Synopses & Reviews
Frank Ritz is a television critic. His partner, Melissa Paul, is the author of pornographic novels for liberated women. He watches crap all day; she writes crap all day. It's a life. Or it was a life. Now they're fighting, locked in oral combat. He won't shut up, and she's putting her finger down her throat again. So there's only one thing to do: Frank has to go.
But go where? And do what? Frank Ritz has been in heat more or less continuously since he could speak his own name. Let him out of the house and his first instinct is to go looking for sex. Deviant sex, treacherous sex, even conventional sex, so long as it's immoderate-he's never been choosy. But what happens when sex is all you know and yet no longer what you want?
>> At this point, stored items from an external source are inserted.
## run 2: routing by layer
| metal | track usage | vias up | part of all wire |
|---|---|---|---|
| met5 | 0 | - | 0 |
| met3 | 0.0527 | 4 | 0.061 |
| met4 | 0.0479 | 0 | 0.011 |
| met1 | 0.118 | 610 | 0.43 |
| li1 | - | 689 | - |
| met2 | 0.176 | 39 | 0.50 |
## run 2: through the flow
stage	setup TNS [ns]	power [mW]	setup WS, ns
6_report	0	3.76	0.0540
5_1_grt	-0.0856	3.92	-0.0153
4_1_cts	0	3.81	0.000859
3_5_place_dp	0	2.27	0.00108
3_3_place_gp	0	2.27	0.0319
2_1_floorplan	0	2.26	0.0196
Praise from the UK for No More Mr. Nice Guy:
"Brilliant and funny…No More Mr. Nice Guy shows invention on every page, every paragraph. Jacobson is unique."-Evening Standard
"A very funny, very intelligent novel…How many of [Jacobson's] contemporaries have described the male condition with such wry, unsparing honesty?"-Sunday Telegraph
Review
"Frank Ritz is having the inverse of a midlife crisis. After a youth replete with free, unlimited sex, he finds at 50 that he wants none of it, even though hes just been booted from a long-term relationship. Kicked out of his London home, he still has his Saab, and with "that old truant sensation of release from homework," he starts driving. As Frank visits the towns where he had various liaisons, the story becomes a remembrance of vaginas past. Mr. Jacobson, who won the 2010 Man Booker Prize for "The Finkler Question," is shockingly funny. Meaning: Not only are his jokes ferocious (an Ethiopian prostitute is said to have "famine legs"), but they are consistently hilarious too. If only most of them werent too raunchy to quote."
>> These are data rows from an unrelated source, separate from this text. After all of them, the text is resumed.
--- config.mk ---
export PLATFORM = sky130hd
export DESIGN_NAME = exu_top
export DESIGN_NICKNAME = d
export VERILOG_FILES = /design/src/hdl/exu_pkg.sv /design/src/hdl/exu_decode.sv /design/src/hdl/exu_alu.sv /design/src/hdl/exu_result.sv /design/src/hdl/exu_top.sv
export VERILOG_INCLUDE_DIRS = /design/src /design/src/hdl
export SDC_FILE = /design/constraint.sdc
export NUM_CORES = 2
export LEC_CHECK = 0
export BUFFER_PORTS_ARGS = -buffer_cell sky130_fd_sc_hd__buf_4
export CORE_ASPECT_RATIO = 2
export CORE_UTILIZATION = 40
export CTS_CLUSTER_SIZE = 28
export DETAILED_ROUTE_END_ITERATION = 6
export GPL_TIMING_DRIVEN = 0
export PLACE_DENSITY_LB_ADDON = 0.1
export SETUP_SLACK_MARGIN = 0.5
export SYNTH_ARGS = -nofsm -noshare
export SYNTH_HDL_FRONTEND = slang
export SYNTH_SLANG_ARGS = --single-unit
--- constraint.sdc ---
create_clock -name clk_i -period 7 [get_ports clk_i]
set_clock_uncertainty 0.15 [all_clocks]
set_input_delay 1.4 -clock clk_i [delete_from_list [all_inputs] [get_ports clk_i]]
set_output_delay 1.4 -clock clk_i [all_outputs]
set_load 0.02 [all_outputs]
--- src/hdl/exu_config.svh ---
// RV32I widths only. Just the ALU, lui, auipc and jump opcode classes are listed
`ifndef EXU_CONFIG_SVH
`define EXU_CONFIG_SVH

//////////////////////////////////////////////////
// datapath widths
//////////////////////////////////////////////////

// one data word
`define EXU_XLEN        32
// register index, 32 architectural registers
`define EXU_REG_ADDR_W  5
// one bit per alu operation
`define EXU_ALU_OP_W    13

//////////////////////////////////////////////////
// major opcodes in inst[6:0]
//////////////////////////////////////////////////

// register-register alu
`define EXU_OPC_OP      7'b0110011
// register-immediate alu
`define EXU_OPC_OP_IMM  7'b0010011
`define EXU_OPC_LUI     7'b0110111
`define EXU_OPC_AUIPC   7'b0010111
// both jumps only write the link value
`define EXU_OPC_JAL     7'b1101111
`define EXU_OPC_JALR    7'b1100111

`endif

--- src/hdl/exu_pkg.sv ---
// Types shared by the execute slice. Widths come from the config header
`default_nettype none
`include "exu_config.svh"

package exu_pkg;

    // one data word
    typedef logic [`EXU_XLEN-1:0] xlen_t;

    // architectural register index
    typedef logic [`EXU_REG_ADDR_W-1:0] reg_addr_t;

    // bit positions in the one-hot op vector
    typedef enum logic [3:0] {
        ALU_ADD   = 4'd0,
        ALU_SUB   = 4'd1,
        ALU_SLL   = 4'd2,
        ALU_SLT   = 4'd3,
        ALU_SLTU  = 4'd4,
        ALU_XOR   = 4'd5,
        ALU_SRL   = 4'd6,
        ALU_SRA   = 4'd7,
        ALU_OR    = 4'd8,
        ALU_AND   = 4'd9,
        ALU_LUI   = 4'd10,
        ALU_AUIPC = 4'd11,
        ALU_JUMP  = 4'd12
    } alu_op_e;

    // at most one bit set, all zero for non-alu opcodes
    typedef logic [`EXU_ALU_OP_W-1:0] alu_op_t;

    // decode to alu, 84 bits
    typedef struct packed {
        logic      req;
        alu_op_t   op;
        xlen_t     op1;
        xlen_t     op2;
        reg_addr_t rd;
        logic      we;
    } alu_issue_t;

    // alu output register, also the forwarding source
    typedef struct packed {
        logic      we;
        reg_addr_t rd;
        xlen_t     data;
    } alu_result_t;

endpackage

`default_nettype wire

--- src/hdl/exu_decode.sv ---
// Purely combinational. Non-ALU opcodes issue with no op bit and no write
`timescale 1ns/100ps
`default_nettype none
`include "exu_config.svh"

module exu_decode (
    input  wire logic                 inst_valid_i,
    input  wire exu_pkg::xlen_t       inst_i,
    input  wire exu_pkg::xlen_t       pc_i,
    input  wire exu_pkg::xlen_t       rs1_data_i,
    input  wire exu_pkg::xlen_t       rs2_data_i,
    input  wire exu_pkg::alu_result_t fwd_i,
    output exu_pkg::reg_addr_t        rs1_addr_o,
    output exu_pkg::reg_addr_t        rs2_addr_o,
    output exu_pkg::alu_issue_t       issue_o
);

    // link value added to pc for jal/jalr
    localparam exu_pkg::xlen_t LINK_OFS = exu_pkg::xlen_t'(4);

    logic [6:0]         opcode;
    logic [2:0]         funct3;
    logic               funct7_b30;
    exu_pkg::reg_addr_t rd;
    exu_pkg::reg_addr_t rs1;
    exu_pkg::reg_addr_t rs2;
    exu_pkg::xlen_t     imm_i;
    exu_pkg::xlen_t     imm_u;
    logic               is_op;
    logic               is_op_imm;
    logic               is_lui;
    logic               is_auipc;
    logic               is_jump;
    logic               fwd_rs1;
    logic               fwd_rs2;
    exu_pkg::xlen_t     rs1_val;
    exu_pkg::xlen_t     rs2_val;
    exu_pkg::alu_op_t   alu_op;

    //////////////////////////////////////////////////
    // field extraction
    //////////////////////////////////////////////////
    assign opcode     = inst_i[6:0];
    assign rd         = inst_i[11:7];
    assign funct3     = inst_i[14:12];
    assign rs1        = inst_i[19:15];
    assign rs2        = inst_i[24:20];
    assign funct7_b30 = inst_i[30];

    // sign-extended 12-bit immediate
    assign imm_i = {{(`EXU_XLEN-12){inst_i[31]}}, inst_i[31:20]};
    // upper immediate, low 12 bits zero
    assign imm_u = {inst_i[31:12], 12'b0};

    // opcode classes
    assign is_op     = (opcode == `EXU_OPC_OP);
    assign is_op_imm = (opcode == `EXU_OPC_OP_IMM);
    assign is_lui    = (opcode == `EXU_OPC_LUI);
    assign is_auipc  = (opcode == `EXU_OPC_AUIPC);
    assign is_jump   = (opcode == `EXU_OPC_JAL) || (opcode == `EXU_OPC_JALR);

    //////////////////////////////////////////////////
    // operation mapping
    //////////////////////////////////////////////////
    always_comb begin
        alu_op = '0;
        if (is_op || is_op_imm) begin
            case (funct3)
                3'b000: begin
                    // op-imm has no subtract
                    if (is_op && funct7_b30) begin
                        alu_op[exu_pkg::ALU_SUB] = 1'b1;
                    end else begin
                        alu_op[exu_pkg::ALU_ADD] = 1'b1;
                    end
                end
                3'b001: alu_op[exu_pkg::ALU_SLL]  = 1'b1;
                3'b010: alu_op[exu_pkg::ALU_SLT]  = 1'b1;
                3'b011: alu_op[exu_pkg::ALU_SLTU] = 1'b1;
                3'b100: alu_op[exu_pkg::ALU_XOR]  = 1'b1;
                3'b101: begin
                    // bit 30 picks arithmetic shift for both forms
                    if (funct7_b30) begin
                        alu_op[exu_pkg::ALU_SRA] = 1'b1;
                    end else begin
                        alu_op[exu_pkg::ALU_SRL] = 1'b1;
                    end
                end
                3'b110: alu_op[exu_pkg::ALU_OR]   = 1'b1;
                default: alu_op[exu_pkg::ALU_AND] = 1'b1;
            endcase
        end else if (is_lui) begin
            alu_op[exu_pkg::ALU_LUI] = 1'b1;
        end else if (is_auipc) begin
            alu_op[exu_pkg::ALU_AUIPC] = 1'b1;
        end else if (is_jump) begin
            alu_op[exu_pkg::ALU_JUMP] = 1'b1;
        end
    end

    //////////////////////////////////////////////////
    // operand read with forwarding
    //////////////////////////////////////////////////
    assign rs1_addr_o = rs1;
    assign rs2_addr_o = rs2;

    // held write beats the register file, x0 never forwarded
    assign fwd_rs1 = fwd_i.we && (fwd_i.rd == rs1) && (rs1 != '0);
    assign fwd_rs2 = fwd_i.we && (fwd_i.rd == rs2) && (rs2 != '0);

    assign rs1_val = fwd_rs1 ? fwd_i.data : rs1_data_i;
    assign rs2_val = fwd_rs2 ? fwd_i.data : rs2_data_i;

    //////////////////////////////////////////////////
    // issue struct
    //////////////////////////////////////////////////
    assign issue_o.req = inst_valid_i;
    assign issue_o.op  = alu_op;
    assign issue_o.rd  = rd;

    // pc based ops take pc as first operand
    assign issue_o.op1 = (is_auipc || is_jump) ? pc_i : rs1_val;

    // second operand by format
    assign issue_o.op2 = is_op               ? rs2_val  :
                         is_jump             ? LINK_OFS :
                         (is_lui || is_auipc) ? imm_u   :
                                                imm_i;

    // writes only for alu classes, never to x0
    assign issue_o.we = (is_op || is_op_imm || is_lui || is_auipc || is_jump) && (rd != '0);

endmodule

`default_nettype wire

--- src/hdl/exu_alu.sv ---
// One-cycle ALU. The output register holds under back-pressure and an interrupt kills the write
`timescale 1ns/100ps
`default_nettype none
`include "exu_config.svh"

module exu_alu (
    input  wire logic                clk_i,
    input  wire logic                rst_n_i,
    input  wire exu_pkg::alu_issue_t issue_i,
    input  wire logic                int_assert_i,
    input  wire logic                wb_ready_i,
    output exu_pkg::alu_result_t     result_o,
    output logic                     alu_stall_o
);

    localparam int SHAMT_W = $clog2(`EXU_XLEN);

    // mirror a word, used around the left shifter
    function automatic exu_pkg::xlen_t bit_rev(input exu_pkg::xlen_t val);
        exu_pkg::xlen_t rev;
        for (int i = 0; i < `EXU_XLEN; i++) begin
            rev[i] = val[`EXU_XLEN-1-i];
        end
        return rev;
    endfunction

    exu_pkg::xlen_t       op1;
    exu_pkg::xlen_t       op2;
    exu_pkg::xlen_t       shift_in;
    logic [SHAMT_W-1:0]   shamt;
    exu_pkg::xlen_t       shift_res;
    exu_pkg::xlen_t       shift_mask;
    exu_pkg::xlen_t       srl_res;
    exu_pkg::xlen_t       sra_res;
    exu_pkg::xlen_t       adder_in1;
    exu_pkg::xlen_t       adder_in2;
    logic                 adder_cin;
    logic [`EXU_XLEN:0]   adder_res;
    logic                 is_lt_signed;
    logic                 is_lt_unsigned;
    exu_pkg::xlen_t       alu_res;
    logic                 load_we;
    logic                 update;
    exu_pkg::alu_result_t result_d;
    exu_pkg::alu_result_t result_q;

    assign op1 = issue_i.op1;
    assign op2 = issue_i.op2;

    // one-hot decode of the op vector
    wire op_add   = issue_i.op[exu_pkg::ALU_ADD];
    wire op_sub   = issue_i.op[exu_pkg::ALU_SUB];
    wire op_sll   = issue_i.op[exu_pkg::ALU_SLL];
    wire op_slt   = issue_i.op[exu_pkg::ALU_SLT];
    wire op_sltu  = issue_i.op[exu_pkg::ALU_SLTU];
    wire op_xor   = issue_i.op[exu_pkg::ALU_XOR];
    wire op_srl   = issue_i.op[exu_pkg::ALU_SRL];
    wire op_sra   = issue_i.op[exu_pkg::ALU_SRA];
    wire op_or    = issue_i.op[exu_pkg::ALU_OR];
    wire op_and   = issue_i.op[exu_pkg::ALU_AND];
    wire op_lui   = issue_i.op[exu_pkg::ALU_LUI];
    wire op_auipc = issue_i.op[exu_pkg::ALU_AUIPC];
    wire op_jump  = issue_i.op[exu_pkg::ALU_JUMP];

    // groups sharing a datapath
    wire op_right   = op_srl | op_sra;
    wire op_shift   = op_sll | op_right;
    wire op_compare = op_slt | op_sltu;
    wire adder_op   = op_add | op_sub | op_compare | op_auipc | op_jump;
    wire adder_inv  = op_sub | op_compare;

    //////////////////////////////////////////////////
    // shifter
    //////////////////////////////////////////////////
    // right shifts go through the left shifter mirrored
    assign shift_in  = {`EXU_XLEN{op_shift}} & (op_right ? bit_rev(op1) : op1);
    assign shamt     = {SHAMT_W{op_shift}} & op2[SHAMT_W-1:0];
    assign shift_res = shift_in << shamt;
    assign srl_res   = bit_rev(shift_res);

    // vacated upper bits get the sign for sra
    assign shift_mask = ~({`EXU_XLEN{1'b1}} >> shamt);
    assign sra_res    = (srl_res & ~shift_mask) | ({`EXU_XLEN{op1[`EXU_XLEN-1]}} & shift_mask);

    //////////////////////////////////////////////////
    // adder
    //////////////////////////////////////////////////
    // sub and compares do op1 + ~op2 + 1
    assign adder_in1 = {`EXU_XLEN{adder_op}} & op1;
    assign adder_in2 = {`EXU_XLEN{adder_op}} & (adder_inv ? ~op2 : op2);
    assign adder_cin = adder_op & adder_inv;
    assign adder_res = {1'b0, adder_in1} + {1'b0, adder_in2} + {{`EXU_XLEN{1'b0}}, adder_cin};

    // signs differ means the negative one is smaller
    assign is_lt_signed = (op1[`EXU_XLEN-1] != op2[`EXU_XLEN-1]) ? op1[`EXU_XLEN-1]
                                                                  : adder_res[`EXU_XLEN-1];
    // no carry out means a borrow
    assign is_lt_unsigned = ~adder_res[`EXU_XLEN];

    //////////////////////////////////////////////////
    // result select, and-or
    //////////////////////////////////////////////////
    assign alu_res =
        ({`EXU_XLEN{op_add | op_sub | op_auipc | op_jump}} & adder_res[`EXU_XLEN-1:0]) |
        ({`EXU_XLEN{op_sll}}  & shift_res) |
        ({`EXU_XLEN{op_srl}}  & srl_res) |
        ({`EXU_XLEN{op_sra}}  & sra_res) |
        ({`EXU_XLEN{op_slt}}  & exu_pkg::xlen_t'(is_lt_signed)) |
        ({`EXU_XLEN{op_sltu}} & exu_pkg::xlen_t'(is_lt_unsigned)) |
        ({`EXU_XLEN{op_xor}}  & (op1 ^ op2)) |
        ({`EXU_XLEN{op_or}}   & (op1 | op2)) |
        ({`EXU_XLEN{op_and}}  & (op1 & op2)) |
        ({`EXU_XLEN{op_lui}}  & op2);

    //////////////////////////////////////////////////
    // output register
    //////////////////////////////////////////////////
    // interrupt level kills the accepted write
    assign load_we = issue_i.req & issue_i.we & ~int_assert_i;

    // empty entries carry rd and data zero
    assign result_d.we   = load_we;
    assign result_d.rd   = load_we ? issue_i.rd : '0;
    assign result_d.data = load_we ? alu_res : '0;

    // free when retired this edge or holding nothing
    assign update = wb_ready_i | ~result_q.we;

    always_ff @(posedge clk_i) begin
        if (!rst_n_i) begin
            result_q <= '0;
        end else if (update) begin
            result_q <= result_d;
        end
    end

    // held write not taken by retire
    assign alu_stall_o = result_q.we & ~wb_ready_i;
    assign result_o    = result_q;

endmodule

`default_nettype wire

--- src/hdl/exu_result.sv ---
// Register file with x0 wired to zero. Writes only on a retire handshake
`timescale 1ns/100ps
`default_nettype none
`include "exu_config.svh"

module exu_result (
    input  wire logic                 clk_i,
    input  wire logic                 rst_n_i,
    input  wire exu_pkg::alu_result_t result_i,
    input  wire logic                 ret_ready_i,
    input  wire exu_pkg::reg_addr_t   rs1_addr_i,
    input  wire exu_pkg::reg_addr_t   rs2_addr_i,
    output exu_pkg::xlen_t            rs1_data_o,
    output exu_pkg::xlen_t            rs2_data_o,
    output logic                      ret_valid_o,
    output exu_pkg::reg_addr_t        ret_rd_o,
    output exu_pkg::xlen_t            ret_data_o
);

    localparam int NUM_REGS = 1 << `EXU_REG_ADDR_W;

    // x1..x31 only
    exu_pkg::xlen_t regs [1:NUM_REGS-1];
    logic           commit;

    //////////////////////////////////////////////////
    // retire port
    //////////////////////////////////////////////////
    // straight from the alu output register
    assign ret_valid_o = result_i.we;
    assign ret_rd_o    = result_i.rd;
    assign ret_data_o  = result_i.data;

    // handshake on this edge
    assign commit = ret_valid_o & ret_ready_i;

    //////////////////////////////////////////////////
    // register file
    //////////////////////////////////////////////////
    always_ff @(posedge clk_i) begin
        if (!rst_n_i) begin
            for (int i = 1; i < NUM_REGS; i++) begin
                regs[i] <= '0;
            end
        end else if (commit && (result_i.rd != '0)) begin
            regs[result_i.rd] <= result_i.data;
        end
    end

    // combinational reads, x0 is zero
    assign rs1_data_o = (rs1_addr_i == '0) ? '0 : regs[rs1_addr_i];
    assign rs2_data_o = (rs2_addr_i == '0) ? '0 : regs[rs2_addr_i];

endmodule

`default_nettype wire

--- src/hdl/exu_top.sv ---
// Execute slice top. Instructions other than ALU ops, lui, auipc and jumps retire nothing
`timescale 1ns/100ps
`default_nettype none

module exu_top (
    input  wire logic           clk_i,
    input  wire logic           rst_n_i,
    // instruction in
    input  wire logic           inst_valid_i,
    input  wire exu_pkg::xlen_t inst_i,
    input  wire exu_pkg::xlen_t pc_i,
    output logic                inst_ready_o,
    // interrupt level
    input  wire logic           int_assert_i,
    // retire port
    output logic                ret_valid_o,
    output exu_pkg::reg_addr_t  ret_rd_o,
    output exu_pkg::xlen_t      ret_data_o,
    input  wire logic           ret_ready_i
);

    exu_pkg::alu_issue_t  issue;
    exu_pkg::alu_result_t alu_result;
    exu_pkg::reg_addr_t   rs1_addr;
    exu_pkg::reg_addr_t   rs2_addr;
    exu_pkg::xlen_t       rs1_data;
    exu_pkg::xlen_t       rs2_data;
    logic                 alu_stall;

    // no acceptance while the output register is held
    assign inst_ready_o = ~alu_stall;

    //////////////////////////////////////////////////
    // decode, execute, result
    //////////////////////////////////////////////////
    exu_decode u_decode (
        .inst_valid_i (inst_valid_i),
        .inst_i       (inst_i),
        .pc_i         (pc_i),
        .rs1_data_i   (rs1_data),
        .rs2_data_i   (rs2_data),
        .fwd_i        (alu_result),
        .rs1_addr_o   (rs1_addr),
        .rs2_addr_o   (rs2_addr),
        .issue_o      (issue)
    );

    exu_alu u_alu (
        .clk_i        (clk_i),
        .rst_n_i      (rst_n_i),
        .issue_i      (issue),
        .int_assert_i (int_assert_i),
        .wb_ready_i   (ret_ready_i),
        .result_o     (alu_result),
        .alu_stall_o  (alu_stall)
    );

    // retire back-pressure also gates the commit
    exu_result u_result (
        .clk_i        (clk_i),
        .rst_n_i      (rst_n_i),
        .result_i     (alu_result),
        .ret_ready_i  (ret_ready_i),
        .rs1_addr_i   (rs1_addr),
        .rs2_addr_i   (rs2_addr),
        .rs1_data_o   (rs1_data),
        .rs2_data_o   (rs2_data),
        .ret_valid_o  (ret_valid_o),
        .ret_rd_o     (ret_rd_o),
        .ret_data_o   (ret_data_o)
    );

endmodule

`default_nettype wire

==> results of run 1 <==
repair_timing:
action / 4_1_cts
pin swaps: 55
resized for setup: 526
endpoints found under the setup margin: 32
gates cloned: 1
setup buffers: 100
synthesized netlist by cell type, types with 17 or more instances:
| cell | number | area share [%] |
|---|---|---|
| edfxtp_1 | 1024 | 47 |
| and2_1 | 985 | 9.4 |
| mux4_2 | 511 | 18 |
| clkbuf_1 | 320 | 1.8 |
| nor2_1 | 255 | 1.5 |
| nand2_1 | 221 | 1.3 |
| a21oi_1 | 180 | 1.4 |
| o21ai_0 | 173 | 1.3 |
| mux2i_1 | 159 | 2.4 |
| buf_2 | 103 | 0.78 |
| nor3_1 | 102 | 0.78 |
| ha_1 | 95 | 1.8 |
| a22oi_1 | 86 | 0.98 |
| o22ai_1 | 84 | 0.80 |
| inv_1 | 82 | 0.47 |
| nand3_1 | 63 | 0.48 |
| xnor2_1 | 56 | 0.75 |
| a211oi_1 | 48 | 0.55 |
| o211ai_1 | 41 | 0.47 |
| dfxtp_1 | 38 | 1.2 |
| a21o_1 | 33 | 0.38 |
| a31oi_1 | 29 | 0.28 |
| buf_6 | 28 | 0.48 |
| buf_4 | 26 | 0.30 |
| o221ai_1 | 26 | 0.35 |
| buf_1 | 23 | 0.13 |
| nand2b_1 | 19 | 0.18 |
| o21ai_1 | 19 | 0.14 |
| a22o_1 | 18 | 0.24 |
| mux2_2 | 18 | 0.31 |
| o21a_1 | 18 | 0.21 |
| o22a_1 | 18 | 0.24 |
| nand4_1 | 17 | 0.16 |
kinds of logic after synthesis:
group                    after synthesis  share of synthesized area (%)
AO/OA/AOI/OAI                        910                           9.38
adder cells (fa/ha/maj)               97                           1.87
multiplexers                         703                           20.8
buffers and inverters                602                           4.36
flip-flops                          1062                           47.9
AND/OR/NAND/NOR                     1762                           14.9
other                                  1                        0.00570
XOR/XNOR                              63                          0.839
metal layers:
layer | overflow | global-route usage, %
met4 | 268 | 67.2
met5 | 0 | 19.3
met1 | 0 | 64.2
met2 | 311 | 86.8
met3 | 3 | 45.9
metrics by stage:
stage | instances | hold slack (ps)
CTS | 7819 | 388
detailed placement | 7525 | 374
floorplan | 5231 | 411
global placement | 7451 | 381
==> metrics.csv, run 1 <==
stage,metric,value,unit
floorplanning,die_h,575,um
status,stop_error,[ERROR GRT-0116] Global routing finished with congestion. Check the congestion regions in the DRC Viewer.,
global_routing,grt_usage,65.9,%
status,lastStage,global routing,
synth,syn_area_per_cell,12.6,um^2
synth,ys_ff_latch,1062,
synth,synth_flop_cell,edfxtp_1,
status,status,aborted with a tool error,
placed_design,dp.final_hpwl,340000,um
placed_design,placed_area,71300,um^2
global_routing,grt_overflow,582,
synth,synth_cells,5200,
synth,yosys_warnings,0,
synth,synth_edf_count,1024,
clock_tree,cts_hold_buf,0,
floorplanning,die_x,289,um
synth,synth_area,65800,um^2
synth,synth.lib_cells_used.distinct,114,
floorplanning,io_pins,108,
clock_tree,cts_buffers,104,
clock_tree,cts.path.max_buffers,3,
global_routing,grt_pass1_wl,740000,um
synth,yosysSeqAreaShare,47.9,%
floorplanning,initial_core_util,40.2,%
clock_tree,root_buffer,clkbuf_16,
floorplanning,rows,210,
global_routing,grt_max_degree,19,
placed_design,dp_slack,-3630,ps
clock_tree,cts_htree_levels,3,
synth,async_reset_ff_share,0,%
placed_design,place_congestion,1.13,
global_routing,grt_pass1_vias,66400,
placed_design,portBuffers,100,
clock_tree,cts_sinks,1062,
—Susannah Meadows, New York Times
"Jacobson, who won the Man Booker for The Finkler Question, writes like a Jewish Evelyn Waugh. Laugh-out-loud observations abound."
—Publishers Weekly
"[An] entertaining, sexually laden picaresque…A lovely, lively novel for all its sometimes bitter view of the war between the sexes; impeccably written, and without a false note."
—Kirkus Reviews
About the Author
An award-winning writer and broadcaster, Howard Jacobson was born in Manchester, brought up in Prestwich and was educated at Stand Grammar School in Whitefield, and Downing College, Cambridge, where he studied under F. R. Leavis. He lectured for three years at the University of Sydney before returning to teach at Selwyn College, Cambridge. His novels include Kalooki Nights (longlisted for the Man Booker Prize), The Act of Love, and, most recently, The Finkler Question, winner of the Man Booker Prize. Howard Jacobson lives in London.